As an Archlinux based system user (EndeavourOS to be precise), I get new Kernel updates all the time. That means every time a new Kernel version is installed, the Nvidia driver DKMS has to be installed too. And that is basically the slowest part. But that's not too bad, even though it's doing this twice for each Kernel I have once.
What's more infuriating is, if you also happen to use Flatpaks for a very few applications. I really don't have many Flatpaks at all. Yet, the Nvidia drivers are installed in 7 versions or what?! And they are full downloads, each 340 MB or more. This takes ages and is the only part that takes long to update Flatpak system. I always do flatpak remove --unused to make sure nothing useless is present. /RANT (EDIT: Just typos corrected.)
@miss_brainfart There are many little things encountered over the years. But I do not have a list or anything like that. Nvidia is always in my way somehow. Wayland support was or still is not great with Nvidia in example and one of the reasons why I don't consider trying Wayland.
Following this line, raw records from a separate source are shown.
What follows belongs to an exercise in optimizing a design on an open flow for small area; a production flow would make more cautious choices. At most, simulation tests tie the RTL to the original design; equivalence was not proved. Function not checked in run 7: the RTL went through the layout flow alone. The flow treats the clock pin as an ideal source. Dropping or thinning the clock tree relies on that and would not hold on a real chip. Power figures rest on the tool's default switching activity, not on a simulated workload.

[flow/abc_area.script]
strash
dch
amap
topo
[standard.sh]
#!/bin/bash
# synth_recipe.tcl (not shown) runs the flow's synth.tcl, then flattens the netlist and writes it again
# the make line also repeats each setting of config.mk as NAME=value (left out here)
make -C /OpenROAD-flow-scripts/flow DESIGN_CONFIG=/design/flow/config.mk WORK_HOME=/design/flow/orfs CLKGATE_MAP_FILE= SYNTH_SCRIPT=/design/flow/synth_recipe.tcl "${@:-finish}"
[constraint.sdc]
create_clock -name core_clock -period 6.0 [get_ports {clk}]
set_input_delay 1.2000 -clock core_clock [delete_from_list [all_inputs] [get_ports {clk}]]
set_output_delay 1.2000 -clock core_clock [all_outputs]
set_load 0.01 [all_outputs]
[flow/post_cts.tcl]
# After CTS: remove the clock tree's branch buffers, the buffers between the
# root buffer and the leaf buffers, and drive the leaf buffers from the root
# buffer directly. Every register keeps the same number of clock buffers
# (root and leaf) on its clock path.
set block [ord::get_db_block]
proc cw_is_clkbuf {inst} {
  return [string match "sky130_fd_sc_hd__clkbuf_*" [[$inst getMaster] getName]]
}
proc cw_out_net {inst} {
  foreach it [$inst getITerms] {
    if {[$it isOutputSignal]} { return [$it getNet] }
  }
  return "NULL"
}
set clk_net [$block findNet clk]
set roots {}
foreach it [$clk_net getITerms] { lappend roots [$it getInst] }
puts "cw_post_cts: clock port drives [llength $roots] cell(s)"
if {[llength $roots] == 1 && [cw_is_clkbuf [lindex $roots 0]]} {
  set root [lindex $roots 0]
  set rnet [cw_out_net $root]
  set branches {}
  foreach it [$rnet getITerms] {
    set inst [$it getInst]
    if {$inst == $root} { continue }
    if {![cw_is_clkbuf $inst]} { continue }
    set onet [cw_out_net $inst]
    set ok 1
    foreach it2 [$onet getITerms] {
      set i2 [$it2 getInst]
      if {$i2 == $inst} { continue }
      if {![cw_is_clkbuf $i2]} { set ok 0 }
    }
    if {$ok} { lappend branches $inst }
  }
  foreach inst $branches {
    set onet [cw_out_net $inst]
    set loads {}
    foreach it2 [$onet getITerms] {
      if {[$it2 getInst] != $inst} { lappend loads $it2 }
    }
    foreach it2 $loads {
      $it2 disconnect
      $it2 connect $rnet
    }
    puts "cw_post_cts: removed branch buffer [$inst getName] ([llength $loads] leaf buffers moved to the root)"
    odb::dbInst_destroy $inst
    odb::dbNet_destroy $onet
  }
  estimate_parasitics -placement
  report_clock_skew
}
Then for a long time it G-Sync didn't work properly with applications that should, had some tearing too related to problems with picom. I have to run the nvidia-settings gui once at boot, otherwise I have all the problems described before. I use a command to run it without showing gui. Found this solution by accident after 6 months of terror, as searching the web didn't help me.
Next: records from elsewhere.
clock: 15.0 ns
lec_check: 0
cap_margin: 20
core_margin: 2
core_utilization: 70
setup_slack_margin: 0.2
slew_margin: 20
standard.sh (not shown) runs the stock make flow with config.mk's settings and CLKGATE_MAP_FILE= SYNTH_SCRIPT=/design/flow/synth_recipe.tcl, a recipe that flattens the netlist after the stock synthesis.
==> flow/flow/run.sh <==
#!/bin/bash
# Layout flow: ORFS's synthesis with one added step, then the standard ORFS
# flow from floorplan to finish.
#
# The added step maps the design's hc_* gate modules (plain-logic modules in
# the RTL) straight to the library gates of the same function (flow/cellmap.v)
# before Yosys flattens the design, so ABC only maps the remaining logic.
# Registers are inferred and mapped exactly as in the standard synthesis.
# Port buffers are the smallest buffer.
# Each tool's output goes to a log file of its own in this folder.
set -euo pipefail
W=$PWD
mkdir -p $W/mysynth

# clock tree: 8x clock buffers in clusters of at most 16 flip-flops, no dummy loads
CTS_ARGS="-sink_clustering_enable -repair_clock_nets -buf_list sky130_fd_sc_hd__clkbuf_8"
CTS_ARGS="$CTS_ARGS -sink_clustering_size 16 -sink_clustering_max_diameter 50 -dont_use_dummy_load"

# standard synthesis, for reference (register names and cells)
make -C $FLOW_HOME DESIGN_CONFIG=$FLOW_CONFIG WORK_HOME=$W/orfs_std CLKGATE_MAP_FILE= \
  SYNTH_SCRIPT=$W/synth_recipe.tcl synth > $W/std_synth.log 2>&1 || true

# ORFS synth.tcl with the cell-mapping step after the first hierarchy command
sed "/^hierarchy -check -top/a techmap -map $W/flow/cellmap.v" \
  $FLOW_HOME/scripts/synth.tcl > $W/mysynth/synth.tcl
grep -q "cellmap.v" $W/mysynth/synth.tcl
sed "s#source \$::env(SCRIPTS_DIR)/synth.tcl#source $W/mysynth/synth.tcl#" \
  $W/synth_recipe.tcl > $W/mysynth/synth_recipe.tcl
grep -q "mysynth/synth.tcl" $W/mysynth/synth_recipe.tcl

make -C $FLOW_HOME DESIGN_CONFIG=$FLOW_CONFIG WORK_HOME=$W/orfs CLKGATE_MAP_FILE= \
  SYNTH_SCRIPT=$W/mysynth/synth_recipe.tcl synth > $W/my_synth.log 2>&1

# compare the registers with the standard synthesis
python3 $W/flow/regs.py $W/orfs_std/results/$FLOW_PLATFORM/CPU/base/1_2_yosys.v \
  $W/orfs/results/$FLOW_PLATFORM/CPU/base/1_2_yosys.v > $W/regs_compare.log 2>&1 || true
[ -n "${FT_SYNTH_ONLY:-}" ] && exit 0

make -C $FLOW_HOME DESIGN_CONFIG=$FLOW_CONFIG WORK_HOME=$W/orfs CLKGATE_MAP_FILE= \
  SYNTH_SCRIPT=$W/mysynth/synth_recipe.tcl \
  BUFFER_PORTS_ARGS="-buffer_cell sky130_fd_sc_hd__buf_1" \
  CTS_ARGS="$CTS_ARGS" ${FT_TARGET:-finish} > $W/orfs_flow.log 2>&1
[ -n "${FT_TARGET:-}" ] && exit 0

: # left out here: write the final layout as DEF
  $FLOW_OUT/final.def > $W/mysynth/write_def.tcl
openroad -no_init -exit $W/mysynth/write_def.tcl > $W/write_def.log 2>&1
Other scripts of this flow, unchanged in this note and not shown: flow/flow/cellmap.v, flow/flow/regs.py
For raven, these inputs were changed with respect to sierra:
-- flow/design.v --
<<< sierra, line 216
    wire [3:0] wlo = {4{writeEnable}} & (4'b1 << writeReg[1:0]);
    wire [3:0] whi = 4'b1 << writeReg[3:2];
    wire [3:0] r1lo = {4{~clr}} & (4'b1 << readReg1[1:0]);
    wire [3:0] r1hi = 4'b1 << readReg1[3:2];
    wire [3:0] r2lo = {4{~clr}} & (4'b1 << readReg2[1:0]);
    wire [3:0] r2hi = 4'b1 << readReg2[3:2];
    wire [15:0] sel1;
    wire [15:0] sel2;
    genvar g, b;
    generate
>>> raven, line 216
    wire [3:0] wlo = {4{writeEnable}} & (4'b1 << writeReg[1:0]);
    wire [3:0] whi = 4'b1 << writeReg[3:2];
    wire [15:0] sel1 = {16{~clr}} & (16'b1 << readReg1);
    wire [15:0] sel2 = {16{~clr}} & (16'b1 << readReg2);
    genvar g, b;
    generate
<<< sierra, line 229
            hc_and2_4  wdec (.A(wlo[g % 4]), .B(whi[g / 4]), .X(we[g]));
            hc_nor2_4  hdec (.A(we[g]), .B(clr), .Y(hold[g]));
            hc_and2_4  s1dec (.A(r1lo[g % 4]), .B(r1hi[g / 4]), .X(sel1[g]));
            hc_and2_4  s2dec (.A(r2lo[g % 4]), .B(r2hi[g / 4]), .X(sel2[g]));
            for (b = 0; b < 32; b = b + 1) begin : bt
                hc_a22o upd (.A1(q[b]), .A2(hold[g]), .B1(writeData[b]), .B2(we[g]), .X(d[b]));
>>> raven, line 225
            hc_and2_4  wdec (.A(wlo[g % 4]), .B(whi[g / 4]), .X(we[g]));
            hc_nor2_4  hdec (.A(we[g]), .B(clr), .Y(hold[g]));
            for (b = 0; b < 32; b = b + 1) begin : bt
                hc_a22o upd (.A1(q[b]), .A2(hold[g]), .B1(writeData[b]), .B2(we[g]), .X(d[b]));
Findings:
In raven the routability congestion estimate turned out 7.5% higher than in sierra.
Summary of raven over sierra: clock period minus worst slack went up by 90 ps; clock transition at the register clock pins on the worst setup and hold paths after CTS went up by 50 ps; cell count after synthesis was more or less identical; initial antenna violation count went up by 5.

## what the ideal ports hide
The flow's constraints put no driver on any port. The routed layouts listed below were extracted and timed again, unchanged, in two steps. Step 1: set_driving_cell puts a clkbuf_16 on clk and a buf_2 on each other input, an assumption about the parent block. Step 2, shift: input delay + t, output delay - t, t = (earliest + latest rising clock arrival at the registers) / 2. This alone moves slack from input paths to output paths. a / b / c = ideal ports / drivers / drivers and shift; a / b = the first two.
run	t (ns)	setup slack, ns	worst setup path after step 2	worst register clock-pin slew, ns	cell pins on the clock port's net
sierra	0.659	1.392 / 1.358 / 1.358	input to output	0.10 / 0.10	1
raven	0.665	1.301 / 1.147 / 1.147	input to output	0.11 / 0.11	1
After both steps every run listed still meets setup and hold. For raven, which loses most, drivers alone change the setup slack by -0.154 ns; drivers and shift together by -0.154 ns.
And for a long time, I got used to it and it wasn't driving me crazy or anything. When I put my system to sleep and wake it up, the Firefox window would have garbage pixelation (complete random). I just had to move the window once and everything was normal again. That's because it has GPU acceleration and somehow this is a known bug by Nvidia that is unsolved. Or at least it was, because this does not happen anymore.
What do we have else in my head right now? Gamescope, the SteamOS compositor, didn't work with Nvidia before it got official support. I needed that to solve a problem, to play a certain game that was otherwise not playable. So yes, that's not a problem anymore I think (didn't use it for a while now), but it was another thing that was in my way. I know this has todo with the official support of Gamescope and not just being nvidia, but it was related to Nvidia and in my way.
Somehow... the problems I encounter are connected to Nvidia. But as said, I don't have a full list of problems and these are just a few things come to my mind.
Yeah okay, I don't even use a DE that supports Wayland, and I don't have a need for it anyway, since both my monitors run at the same fixed refresh rate.
Now that you say it, windows being all garbled and pixelated after waking up from sleep is definitely something I encounter quite often.
Annoying, but nothing that breaks everything, so that's good I guess.
Other than that though, my experience is flawless.
The latest drivers on mint, 535, cause flickering on my monitors. There are a bunch of posts about this; when I installed them when they came out my screens went black and never recovered, had to power off manually, and then the top part of my monitors would just flicker every 15-30 seconds. I rolled back to 525, and now that it had been a couple months I had just tried to upgrade again recently but the problem remains, black screen, reboot, flickering.
I used Mint briefly on my desktop PC, and the Nvidia driver was the one thing that gave me issues. The recommended one was too old for some of the things I wanted to do, but the most recent one at the time made everything unstable.
Now I use EndeavourOS, and Arch seems to handle that driver a lot better.